We believe AI will transform education and learning in a positive way. We also believe in bringing AI to education in a responsible and safe manner. We’ve developed the following guidelines to reflect our approach to Responsible AI. The world of AI is changing rapidly, and our ideas about how to use it responsibly will need to evolve to keep pace.
PURPOSE-BUILT & BENEFICIAL
We develop purpose-built domain-specific AI creating value to end-users, often co-creating with end users.
- Right model size for right tasks
- Active feedback from end users
- Domain-specific workflows
- Configurability
Safety
We strive to develop systems that minimize harm and risk in Education.
- Context aware safety models
- Red teaming
- Continuous improvement
Reliability
We develop contextual and relevant AI systems designed to reduce inaccuracies and risks.
- Walled garden for grounded responses
- Training LLMs to be hallucination-resistant
- Rigorous testing and validation
Transparency
We emphasize providing clarity about our models and will make efforts to make known limitations and risks of our models clear.
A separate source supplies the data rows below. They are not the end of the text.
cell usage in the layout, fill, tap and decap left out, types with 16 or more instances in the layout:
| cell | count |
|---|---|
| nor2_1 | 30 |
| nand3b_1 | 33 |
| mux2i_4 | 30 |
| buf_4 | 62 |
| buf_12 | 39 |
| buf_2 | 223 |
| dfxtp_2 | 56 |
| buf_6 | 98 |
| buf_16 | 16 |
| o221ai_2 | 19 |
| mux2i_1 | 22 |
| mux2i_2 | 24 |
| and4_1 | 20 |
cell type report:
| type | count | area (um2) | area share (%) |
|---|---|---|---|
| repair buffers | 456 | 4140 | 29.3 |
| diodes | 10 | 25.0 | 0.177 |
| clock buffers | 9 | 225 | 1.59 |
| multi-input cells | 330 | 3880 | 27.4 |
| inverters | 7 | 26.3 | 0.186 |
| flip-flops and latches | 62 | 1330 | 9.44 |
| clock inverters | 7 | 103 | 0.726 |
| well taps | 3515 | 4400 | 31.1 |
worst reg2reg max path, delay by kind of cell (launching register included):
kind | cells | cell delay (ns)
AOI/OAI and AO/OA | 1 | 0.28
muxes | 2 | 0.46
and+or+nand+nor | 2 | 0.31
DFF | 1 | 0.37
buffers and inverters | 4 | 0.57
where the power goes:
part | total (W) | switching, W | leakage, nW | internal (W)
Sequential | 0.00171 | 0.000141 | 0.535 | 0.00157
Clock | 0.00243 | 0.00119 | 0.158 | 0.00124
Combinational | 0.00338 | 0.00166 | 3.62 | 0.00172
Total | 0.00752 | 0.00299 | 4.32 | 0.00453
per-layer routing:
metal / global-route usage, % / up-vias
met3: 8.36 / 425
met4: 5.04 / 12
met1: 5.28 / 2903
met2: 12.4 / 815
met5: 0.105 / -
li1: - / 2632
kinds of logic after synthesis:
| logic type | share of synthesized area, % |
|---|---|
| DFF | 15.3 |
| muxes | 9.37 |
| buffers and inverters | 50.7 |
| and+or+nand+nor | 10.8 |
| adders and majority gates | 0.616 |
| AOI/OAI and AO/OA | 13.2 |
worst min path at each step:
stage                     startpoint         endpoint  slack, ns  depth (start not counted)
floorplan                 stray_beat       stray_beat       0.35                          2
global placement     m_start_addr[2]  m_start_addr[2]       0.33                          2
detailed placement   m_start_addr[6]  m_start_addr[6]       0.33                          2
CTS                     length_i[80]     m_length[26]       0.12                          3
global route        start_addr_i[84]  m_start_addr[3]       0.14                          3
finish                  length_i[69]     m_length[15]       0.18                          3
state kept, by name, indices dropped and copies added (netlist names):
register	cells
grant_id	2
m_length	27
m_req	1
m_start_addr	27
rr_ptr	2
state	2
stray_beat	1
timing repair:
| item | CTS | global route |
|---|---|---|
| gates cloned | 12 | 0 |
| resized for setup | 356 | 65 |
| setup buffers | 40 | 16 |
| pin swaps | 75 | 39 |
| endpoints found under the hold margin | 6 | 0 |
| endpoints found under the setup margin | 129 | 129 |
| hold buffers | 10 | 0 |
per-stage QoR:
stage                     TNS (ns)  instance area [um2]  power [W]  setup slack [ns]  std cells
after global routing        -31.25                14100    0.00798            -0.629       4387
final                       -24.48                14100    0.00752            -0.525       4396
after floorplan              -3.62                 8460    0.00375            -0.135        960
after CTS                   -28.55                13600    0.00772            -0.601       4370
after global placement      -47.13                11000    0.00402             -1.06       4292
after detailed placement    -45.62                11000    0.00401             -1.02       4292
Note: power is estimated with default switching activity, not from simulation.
File: config.mk
export PLATFORM = sky130hd
export DESIGN_NAME = sprite_rom_sched_flat
export DESIGN_NICKNAME = d
export VERILOG_FILES = /design/src/rtl/sprite_pkg.sv /design/src/rtl/sprite_rom_sched_if.sv /design/src/rtl/sprite_orient_map.sv /design/src/rtl/sprite_rom_sched.sv /design/src/flat_wrapper.sv
export SDC_FILE = /design/constraint.sdc
export NUM_CORES = 1
export LEC_CHECK = 0
export BUFFER_PORTS_ARGS = -buffer_cell sky130_fd_sc_hd__buf_4
export CAP_MARGIN = 25
export CORE_ASPECT_RATIO = 1.1
export CORE_UTILIZATION = 30
export CTS_CLUSTER_DIAMETER = 100
export DETAILED_ROUTE_END_ITERATION = 6
export HOLD_SLACK_MARGIN = 0.12
export SYNTH_ARGS = -nofsm -noshare
export SYNTH_HDL_FRONTEND = slang
export SYNTH_SLANG_ARGS = --single-unit
File: constraint.sdc
create_clock -name px_clk -period 6 [get_ports px_clk]
set_clock_uncertainty 0.1 [all_clocks]
set_input_delay 0.6 -clock px_clk [delete_from_list [all_inputs] [get_ports px_clk]]
set_output_delay 0.6 -clock px_clk [all_outputs]
set_load 0.01 [all_outputs]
- LLM models released on HuggingFace
- Community-based partnerships for frameworks and consortium
Privacy & Security
We are committed to protecting user data and protecting our AI systems against potential vulnerabilities, threats and breaches.
- Implementing practices per COPPA, FERPA
- DPAs with schools
- Data minimization and stringent PII treatment
- Periodic penetration testing
Fairness
We develop AI systems that strive to be impartial and unbiased.
- Seeking balanced datasets
- Partner with community of end-users